Effect of dexfenfluramine treatment in rats exposed to acute and chronic hypoxia.
The anorexiant dexfenfluramine, which inhibits 5-hydroxytryptamine (5-HT) uptake, has been associated with an increase in the relative risk of developing primary pulmonary hypertension. The aim of this study was to investigate in rats whether dexfenfluramine (1) alters the pulmonary vasomotor effects of 5-HT and (2) aggravates the development of pulmonary hypertension during exposure to various levels of chronic hypoxia.
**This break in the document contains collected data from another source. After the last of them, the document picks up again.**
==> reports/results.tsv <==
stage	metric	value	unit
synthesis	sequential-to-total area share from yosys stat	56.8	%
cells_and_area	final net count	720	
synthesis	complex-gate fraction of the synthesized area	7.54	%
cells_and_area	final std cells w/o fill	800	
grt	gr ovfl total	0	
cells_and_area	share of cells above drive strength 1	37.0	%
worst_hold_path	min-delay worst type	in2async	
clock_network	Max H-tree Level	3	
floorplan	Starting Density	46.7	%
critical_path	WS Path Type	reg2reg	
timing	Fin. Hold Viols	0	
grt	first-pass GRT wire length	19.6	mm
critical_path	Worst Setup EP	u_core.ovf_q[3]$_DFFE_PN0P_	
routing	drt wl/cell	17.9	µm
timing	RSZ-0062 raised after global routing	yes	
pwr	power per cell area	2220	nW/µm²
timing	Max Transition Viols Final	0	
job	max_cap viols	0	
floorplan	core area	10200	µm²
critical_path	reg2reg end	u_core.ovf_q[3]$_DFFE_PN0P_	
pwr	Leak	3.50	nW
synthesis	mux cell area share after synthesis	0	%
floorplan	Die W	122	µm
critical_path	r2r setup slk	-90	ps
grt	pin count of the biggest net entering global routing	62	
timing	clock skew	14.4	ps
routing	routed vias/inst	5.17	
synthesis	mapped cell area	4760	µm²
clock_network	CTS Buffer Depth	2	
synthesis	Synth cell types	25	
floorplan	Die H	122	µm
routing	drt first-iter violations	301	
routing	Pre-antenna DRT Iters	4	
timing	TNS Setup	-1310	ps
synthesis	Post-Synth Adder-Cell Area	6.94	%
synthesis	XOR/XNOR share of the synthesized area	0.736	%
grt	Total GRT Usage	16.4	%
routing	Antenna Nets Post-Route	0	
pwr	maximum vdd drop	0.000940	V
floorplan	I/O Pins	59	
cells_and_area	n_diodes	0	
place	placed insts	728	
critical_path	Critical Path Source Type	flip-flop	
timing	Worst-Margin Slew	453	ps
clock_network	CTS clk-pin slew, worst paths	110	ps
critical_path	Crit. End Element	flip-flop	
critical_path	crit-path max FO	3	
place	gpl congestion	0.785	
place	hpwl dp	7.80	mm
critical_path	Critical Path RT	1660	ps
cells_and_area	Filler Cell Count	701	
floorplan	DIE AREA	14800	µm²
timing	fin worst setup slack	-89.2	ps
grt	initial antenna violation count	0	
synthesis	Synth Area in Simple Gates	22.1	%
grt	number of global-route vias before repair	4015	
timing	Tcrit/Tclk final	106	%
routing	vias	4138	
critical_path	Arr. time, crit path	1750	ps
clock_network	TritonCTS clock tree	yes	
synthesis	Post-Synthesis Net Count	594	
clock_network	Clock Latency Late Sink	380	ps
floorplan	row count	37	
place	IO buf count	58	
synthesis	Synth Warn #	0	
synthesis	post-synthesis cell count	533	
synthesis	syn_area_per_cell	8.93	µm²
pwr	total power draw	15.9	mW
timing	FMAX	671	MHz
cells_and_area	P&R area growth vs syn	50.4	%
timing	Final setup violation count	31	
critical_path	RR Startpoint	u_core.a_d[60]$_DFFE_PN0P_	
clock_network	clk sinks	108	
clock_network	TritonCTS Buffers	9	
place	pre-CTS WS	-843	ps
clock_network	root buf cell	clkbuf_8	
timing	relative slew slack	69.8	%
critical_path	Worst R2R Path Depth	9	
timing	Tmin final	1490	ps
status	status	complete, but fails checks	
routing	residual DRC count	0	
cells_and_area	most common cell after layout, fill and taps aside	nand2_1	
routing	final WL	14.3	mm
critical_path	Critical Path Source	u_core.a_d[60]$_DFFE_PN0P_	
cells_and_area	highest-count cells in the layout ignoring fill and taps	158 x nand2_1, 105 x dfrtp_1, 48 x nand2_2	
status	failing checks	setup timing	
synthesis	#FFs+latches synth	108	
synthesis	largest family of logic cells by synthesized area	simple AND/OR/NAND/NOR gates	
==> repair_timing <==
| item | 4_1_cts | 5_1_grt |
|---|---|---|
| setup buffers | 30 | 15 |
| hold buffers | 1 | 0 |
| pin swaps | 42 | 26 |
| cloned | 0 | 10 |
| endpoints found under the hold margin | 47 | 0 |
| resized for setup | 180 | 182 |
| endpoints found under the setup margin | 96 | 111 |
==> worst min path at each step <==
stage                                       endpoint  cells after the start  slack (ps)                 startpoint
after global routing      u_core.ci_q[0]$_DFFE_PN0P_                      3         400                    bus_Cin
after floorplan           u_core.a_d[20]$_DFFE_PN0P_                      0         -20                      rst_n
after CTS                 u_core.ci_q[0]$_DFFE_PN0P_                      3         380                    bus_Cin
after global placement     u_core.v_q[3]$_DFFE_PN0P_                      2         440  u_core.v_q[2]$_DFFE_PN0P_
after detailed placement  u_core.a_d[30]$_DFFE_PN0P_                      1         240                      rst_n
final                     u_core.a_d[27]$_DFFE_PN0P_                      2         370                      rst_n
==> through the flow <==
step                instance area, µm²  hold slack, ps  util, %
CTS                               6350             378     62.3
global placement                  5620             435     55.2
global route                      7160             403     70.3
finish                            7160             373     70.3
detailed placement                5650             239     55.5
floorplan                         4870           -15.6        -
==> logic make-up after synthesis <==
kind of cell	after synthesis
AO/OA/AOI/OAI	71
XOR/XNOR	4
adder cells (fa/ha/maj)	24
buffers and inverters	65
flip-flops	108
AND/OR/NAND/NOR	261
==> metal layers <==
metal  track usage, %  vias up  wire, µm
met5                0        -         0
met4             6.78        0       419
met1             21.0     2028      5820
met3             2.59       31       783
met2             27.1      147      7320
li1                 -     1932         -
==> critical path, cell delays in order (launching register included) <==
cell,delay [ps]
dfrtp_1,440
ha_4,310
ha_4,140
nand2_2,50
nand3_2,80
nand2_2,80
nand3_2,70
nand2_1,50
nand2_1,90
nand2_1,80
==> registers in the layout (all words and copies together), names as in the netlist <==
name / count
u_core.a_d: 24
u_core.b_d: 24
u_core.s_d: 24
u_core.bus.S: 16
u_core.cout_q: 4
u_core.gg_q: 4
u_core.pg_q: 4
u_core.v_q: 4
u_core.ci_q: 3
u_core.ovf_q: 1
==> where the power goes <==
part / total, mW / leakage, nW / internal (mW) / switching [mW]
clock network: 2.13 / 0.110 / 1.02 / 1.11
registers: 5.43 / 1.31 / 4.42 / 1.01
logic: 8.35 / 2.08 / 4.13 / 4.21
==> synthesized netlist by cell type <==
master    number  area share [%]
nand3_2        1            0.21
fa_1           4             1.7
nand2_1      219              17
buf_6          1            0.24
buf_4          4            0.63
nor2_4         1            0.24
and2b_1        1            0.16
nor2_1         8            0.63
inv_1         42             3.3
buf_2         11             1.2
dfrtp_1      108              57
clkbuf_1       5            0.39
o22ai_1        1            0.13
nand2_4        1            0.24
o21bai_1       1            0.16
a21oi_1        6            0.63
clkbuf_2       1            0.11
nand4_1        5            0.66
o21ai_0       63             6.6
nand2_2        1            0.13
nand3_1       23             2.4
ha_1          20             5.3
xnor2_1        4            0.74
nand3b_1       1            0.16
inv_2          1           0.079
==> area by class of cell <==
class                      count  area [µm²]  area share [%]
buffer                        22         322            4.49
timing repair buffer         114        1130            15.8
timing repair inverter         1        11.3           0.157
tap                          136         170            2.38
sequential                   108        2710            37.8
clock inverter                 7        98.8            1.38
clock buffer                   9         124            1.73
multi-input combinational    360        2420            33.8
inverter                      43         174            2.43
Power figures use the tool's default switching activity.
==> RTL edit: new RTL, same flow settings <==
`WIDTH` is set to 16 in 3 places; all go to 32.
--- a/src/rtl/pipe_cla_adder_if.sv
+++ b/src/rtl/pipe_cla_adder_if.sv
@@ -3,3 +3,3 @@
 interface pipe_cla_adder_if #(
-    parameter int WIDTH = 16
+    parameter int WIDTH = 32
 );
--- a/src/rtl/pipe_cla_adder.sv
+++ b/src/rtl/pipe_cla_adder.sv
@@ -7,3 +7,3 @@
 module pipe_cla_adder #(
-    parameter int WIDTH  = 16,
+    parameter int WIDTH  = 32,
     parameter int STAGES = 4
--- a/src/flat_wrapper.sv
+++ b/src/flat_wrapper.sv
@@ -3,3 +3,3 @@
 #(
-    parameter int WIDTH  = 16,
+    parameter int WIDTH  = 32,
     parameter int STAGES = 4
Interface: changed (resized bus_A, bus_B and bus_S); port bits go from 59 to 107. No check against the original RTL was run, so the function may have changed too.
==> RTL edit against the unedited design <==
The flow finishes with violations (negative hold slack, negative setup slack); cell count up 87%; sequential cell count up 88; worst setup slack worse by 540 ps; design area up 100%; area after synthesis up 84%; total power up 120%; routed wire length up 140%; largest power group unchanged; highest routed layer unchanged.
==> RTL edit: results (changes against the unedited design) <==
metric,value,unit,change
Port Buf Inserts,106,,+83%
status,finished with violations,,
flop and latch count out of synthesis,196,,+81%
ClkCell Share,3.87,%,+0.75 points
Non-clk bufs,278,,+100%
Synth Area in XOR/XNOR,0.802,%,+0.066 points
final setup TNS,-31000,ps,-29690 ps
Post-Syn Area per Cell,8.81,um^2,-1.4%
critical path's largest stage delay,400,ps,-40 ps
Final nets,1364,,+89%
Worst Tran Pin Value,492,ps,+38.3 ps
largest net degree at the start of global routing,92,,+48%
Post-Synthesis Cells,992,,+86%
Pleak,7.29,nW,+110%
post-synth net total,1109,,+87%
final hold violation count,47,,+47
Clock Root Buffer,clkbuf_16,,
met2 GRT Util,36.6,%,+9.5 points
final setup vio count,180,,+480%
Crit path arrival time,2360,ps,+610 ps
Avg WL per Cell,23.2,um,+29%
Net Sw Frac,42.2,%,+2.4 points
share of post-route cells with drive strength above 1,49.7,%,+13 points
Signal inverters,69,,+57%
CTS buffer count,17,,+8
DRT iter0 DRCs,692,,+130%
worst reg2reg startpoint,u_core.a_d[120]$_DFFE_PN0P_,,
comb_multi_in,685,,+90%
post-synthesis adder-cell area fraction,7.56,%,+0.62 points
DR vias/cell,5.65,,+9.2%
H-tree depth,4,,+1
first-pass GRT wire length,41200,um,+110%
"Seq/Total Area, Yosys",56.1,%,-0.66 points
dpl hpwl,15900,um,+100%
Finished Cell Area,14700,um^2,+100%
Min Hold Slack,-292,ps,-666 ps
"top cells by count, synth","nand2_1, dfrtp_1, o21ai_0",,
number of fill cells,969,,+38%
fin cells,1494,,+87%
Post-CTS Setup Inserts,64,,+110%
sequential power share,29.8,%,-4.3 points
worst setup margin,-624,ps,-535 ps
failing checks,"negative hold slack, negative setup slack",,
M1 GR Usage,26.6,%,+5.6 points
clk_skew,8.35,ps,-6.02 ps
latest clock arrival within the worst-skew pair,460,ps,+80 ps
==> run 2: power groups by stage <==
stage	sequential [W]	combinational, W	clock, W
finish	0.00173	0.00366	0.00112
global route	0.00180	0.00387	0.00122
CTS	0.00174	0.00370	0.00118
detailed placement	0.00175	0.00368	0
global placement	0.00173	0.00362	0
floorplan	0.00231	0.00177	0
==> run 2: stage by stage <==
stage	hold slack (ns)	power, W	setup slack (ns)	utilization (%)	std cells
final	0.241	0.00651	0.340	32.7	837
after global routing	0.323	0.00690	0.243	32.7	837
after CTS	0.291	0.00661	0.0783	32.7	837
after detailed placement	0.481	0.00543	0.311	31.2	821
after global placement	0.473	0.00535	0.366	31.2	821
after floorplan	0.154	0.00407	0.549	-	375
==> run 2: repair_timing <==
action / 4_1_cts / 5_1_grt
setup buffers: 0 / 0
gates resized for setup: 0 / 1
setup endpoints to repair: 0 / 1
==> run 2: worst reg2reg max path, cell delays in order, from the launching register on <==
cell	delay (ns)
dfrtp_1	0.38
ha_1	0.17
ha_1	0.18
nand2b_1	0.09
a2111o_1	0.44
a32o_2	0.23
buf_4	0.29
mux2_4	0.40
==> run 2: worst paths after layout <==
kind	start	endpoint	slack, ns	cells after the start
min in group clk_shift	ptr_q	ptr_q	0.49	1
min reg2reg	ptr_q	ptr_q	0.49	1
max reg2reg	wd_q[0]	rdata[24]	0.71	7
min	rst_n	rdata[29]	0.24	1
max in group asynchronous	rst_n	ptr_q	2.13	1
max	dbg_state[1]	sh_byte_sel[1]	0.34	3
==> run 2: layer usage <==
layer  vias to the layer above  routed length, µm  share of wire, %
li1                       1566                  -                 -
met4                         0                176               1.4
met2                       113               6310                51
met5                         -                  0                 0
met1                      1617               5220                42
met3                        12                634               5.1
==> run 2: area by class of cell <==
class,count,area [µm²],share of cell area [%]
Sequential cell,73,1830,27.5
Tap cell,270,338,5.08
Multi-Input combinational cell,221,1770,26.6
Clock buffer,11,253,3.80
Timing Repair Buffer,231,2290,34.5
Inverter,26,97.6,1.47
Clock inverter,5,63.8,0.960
## config.mk

```make
export PLATFORM = sky130hd
export DESIGN_NAME = elevator_scheduler
export DESIGN_NICKNAME = d
export VERILOG_FILES = /design/src/rtl/elevator_scheduler.sv
export SDC_FILE = /design/constraint.sdc
export NUM_CORES = 1
export LEC_CHECK = 0
export ABC_CLOCK_PERIOD_IN_PS = 2800
export CAP_MARGIN = 10
export CORE_MARGIN = 2
export CORE_UTILIZATION = 50
export DETAILED_ROUTE_END_ITERATION = 16
export HOLD_SLACK_MARGIN = 0.15
export PLACE_DENSITY = 0.81
export SYNTH_ARGS = -nofsm -noshare
export SYNTH_HDL_FRONTEND = slang
export SYNTH_SLANG_ARGS = --single-unit
export TNS_END_PERCENT = 1
```

## constraint.sdc

```tcl
create_clock -name clk -period 2.8 [get_ports clk]
set_input_delay 0.56 -clock clk [delete_from_list [all_inputs] [get_ports clk]]
set_output_delay 0.56 -clock clk [all_outputs]
set_load 0.02 [all_outputs]
```
--- src/rtl/if_fetch_ctrl.sv ---
// if_fetch_ctrl: IF-stage fetch controller, one imem request outstanding, one buffered instruction
//   clk, reset (sync, active-low); pc in / pc_enable out to the PC register; flush, stall_in from
//   later stages; imem_req/imem_addr/imem_ack/imem_rdata memory handshake; instr_out/instr_pc/
//   instr_valid to IF/ID. IF_MISALIGN_TRAP_EN adds instr_fault and traps misaligned PCs with a NOP.
module if_fetch_ctrl
  import if_pkg::*;
#(
  parameter int XLEN = 32
) (
  input  logic            clk,
  input  logic            reset,
  input  logic [XLEN-1:0] pc,
  output logic            pc_enable,
  input  logic            flush,
  input  logic            stall_in,
  output logic            imem_req,
  output logic [XLEN-1:0] imem_addr,
  input  logic            imem_ack,
  input  logic [XLEN-1:0] imem_rdata,
`ifdef IF_MISALIGN_TRAP_EN
  output logic            instr_fault,
`endif
  output logic [XLEN-1:0] instr_out,
  output logic [XLEN-1:0] instr_pc,
  output logic            instr_valid
);
  fetch_state_e    state_q, state_d;
  logic [XLEN-1:0] req_addr_q, req_addr_d, pc_al, ld_instr, ld_pc;
  logic            consume, can_issue, load, req, pen;
`ifdef IF_MISALIGN_TRAP_EN
  logic            ld_fault;
`endif
  assign consume   = instr_valid & ~stall_in;
  assign can_issue = (~instr_valid | consume) & ~flush;
  assign pc_al     = pc & ~XLEN'(3);
  always_comb begin
    state_d    = state_q;
    req_addr_d = req_addr_q;
    req        = 1'b0;
    imem_addr  = pc_al;
    pen        = flush;
    load       = 1'b0;
    ld_instr   = imem_rdata;
    ld_pc      = pc_al;
`ifdef IF_MISALIGN_TRAP_EN
    ld_fault   = 1'b0;
`endif
    case (state_q)
      S_IDLE: begin
`ifdef IF_MISALIGN_TRAP_EN
        // misaligned PC: no memory access, hand ID a NOP tagged as faulting and hold the PC
        if (can_issue && pc[1:0] != 2'b00) begin
          load     = 1'b1;
          ld_instr = NOP_INSTR;
          ld_pc    = pc;
          ld_fault = 1'b1;
        end else
`endif
        if (can_issue) begin
          req = 1'b1;
          if (imem_ack) begin
            load = 1'b1;
            pen  = 1'b1;
          end else begin
            req_addr_d = pc_al;
            state_d    = S_WAIT;
          end
        end
      end
      S_WAIT: begin
        req       = 1'b1;
        imem_addr = req_addr_q;
        ld_pc     = req_addr_q;
        if (imem_ack) begin
          load    = ~flush;
          pen     = 1'b1;
          state_d = S_IDLE;
        end else if (flush) state_d = S_DRAIN;
      end
      S_DRAIN: begin
        // the abandoned response still has to be absorbed before a new request
        req       = 1'b1;
        imem_addr = req_addr_q;
        if (imem_ack) state_d = S_IDLE;
      end
      default: state_d = S_IDLE;
    endcase
  end
  always_ff @(posedge clk) begin
    if (!reset) begin
      state_q    <= S_IDLE;
      req_addr_q <= '0;
    end else begin
      state_q    <= state_d;
      req_addr_q <= req_addr_d;
    end
  end
  assign imem_req  = req & reset;
  assign pc_enable = pen & reset;
  if_fetch_buf #(.XLEN(XLEN)) u_buf (
    .clk       (clk),
    .reset     (reset),
    .load_i    (load),
    .clear_i   (flush),
    .consume_i (consume),
    .instr_i   (ld_instr),
    .pc_i      (ld_pc),
`ifdef IF_MISALIGN_TRAP_EN
    .fault_i   (ld_fault),
    .fault_o   (instr_fault),
`endif
    .instr_o   (instr_out),
    .pc_o      (instr_pc),
    .valid_o   (instr_valid)
  );
endmodule
$ cat src/rtl/ifft_cmul_pipe.sv
// Back half of the twiddle multiplier: registered partial products, then complex sum,
// rounding and narrowing into the output register. Every stage advances only on i_en.
module ifft_cmul_pipe
    import ifft_pkg::*;
(
    input  logic                  clk,
    input  logic                  rst,
    input  logic                  i_en,
    input  logic                  i_valid,
    input  sample_t               i_smp,
    input  logic signed [TWW-1:0] i_wr,
    input  logic signed [TWW-1:0] i_wi,
    output logic                  o_valid,
    output logic signed [DW-1:0]  o_re,
    output logic signed [DW-1:0]  o_im
);

    localparam int PW = 2*DW;

    logic signed [PW-1:0] w_re_x;
    logic signed [PW-1:0] w_im_x;
    logic signed [PW-1:0] w_wr_x;
    logic signed [PW-1:0] w_wi_x;
    logic signed [PW:0]   w_pr;
    logic signed [PW:0]   w_pi;

    logic                 r_p3_valid;
    logic signed [PW-1:0] r_rr;
    logic signed [PW-1:0] r_ii;
    logic signed [PW-1:0] r_ri;
    logic signed [PW-1:0] r_ir;

    assign w_re_x = PW'($signed(i_smp.re));
    assign w_im_x = PW'($signed(i_smp.im));
    assign w_wr_x = PW'(i_wr);
    assign w_wi_x = PW'(i_wi);

    always_ff @(posedge clk or posedge rst) begin
        if (rst) begin
            r_p3_valid <= 1'b0;
            r_rr       <= '0;
            r_ii       <= '0;
            r_ri       <= '0;
            r_ir       <= '0;
        end else if (i_en) begin
            r_p3_valid <= i_valid;
            r_rr       <= w_re_x * w_wr_x;
            r_ii       <= w_im_x * w_wi_x;
            r_ri       <= w_re_x * w_wi_x;
            r_ir       <= w_im_x * w_wr_x;
        end
    end

    // One extra bit so the sum of two full-scale products cannot overflow.
    assign w_pr = (PW+1)'(r_rr) - (PW+1)'(r_ii);
    assign w_pi = (PW+1)'(r_ri) + (PW+1)'(r_ir);

    always_ff @(posedge clk or posedge rst) begin
        if (rst) begin
            o_valid <= 1'b0;
            o_re    <= '0;
            o_im    <= '0;
        end else if (i_en) begin
            o_valid <= r_p3_valid;
            o_re    <= round_narrow(w_pr);
            o_im    <= round_narrow(w_pi);
        end
    end

endmodule
[config.mk]
export PLATFORM = sky130hd
export DESIGN_NAME = dma_io_port_flat
export DESIGN_NICKNAME = d
export VERILOG_FILES = /design/src/rtl/dma_io_pkg.sv /design/src/rtl/dma_io_if.sv /design/src/rtl/dma_io_fifo.sv /design/src/rtl/dma_io_port.sv /design/src/flat_wrapper.sv
export SDC_FILE = /design/constraint.sdc
export NUM_CORES = 1
export LEC_CHECK = 0
export ABC_CLOCK_PERIOD_IN_PS = 4720
export CAP_MARGIN = 20
export CORE_MARGIN = 2
export CORE_UTILIZATION = 55
export CTS_CLUSTER_DIAMETER = 30
export DETAILED_ROUTE_END_ITERATION = 7
export HOLD_SLACK_MARGIN = 0.08
export PLACE_DENSITY = 0.83
export SYNTH_ARGS = -nofsm -noshare
export SYNTH_HDL_FRONTEND = slang
export SYNTH_HIERARCHICAL = 1
export SYNTH_SLANG_ARGS = --single-unit
[constraint.sdc]
create_clock -name clk_i -period 4.72 [get_ports clk_i]
set_input_delay 0.944 -clock clk_i [delete_from_list [all_inputs] [get_ports clk_i]]
set_output_delay 0.944 -clock clk_i [all_outputs]
set_load 0.05 [all_outputs]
In isolated lungs from normoxic rats, dexfenfluramine up to 10(-4) M did not elicit any vasoactive effects, and neither did pretreatment with dexfenfluramine (10[-5] M in the perfusate) modify the vasoactive effects of 5-HT. In normoxic conscious rats, dexfenfluramine given intravenously potentiated the pulmonary pressor response to acute hypoxia (10% O2). In rats chronically treated with dexfenfluramine during a 2-wk exposure to 15% or 10% O2, plasma 5-HT concentrations were significantly increased compared with hypoxic controls, whereas no differences were found for pulmonary artery pressure, right ventricular hypertrophy, or pulmonary vessel muscularization. In contrast, a continuous 5-HT infusion providing a sustained increase in plasma 5-HT levels was associated with increased muscularization of distal pulmonary arteries in response to 10% O2. Simultaneous administration of dexfenfluramine prevented the effect of exogenous 5-HT on vascular remodeling. Our findings show that dexfenfluramine does not potentiate the development of pulmonary hypertension in rats exposed to chronic hypoxia, despite its effect on plasma 5-HT concentrations.[1]References
- Effect of dexfenfluramine treatment in rats exposed to acute and chronic hypoxia. Eddahibi, S., Raffestin, B., Launay, J.M., Sitbon, M., Adnot, S. Am. J. Respir. Crit. Care Med. (1998) [Pubmed]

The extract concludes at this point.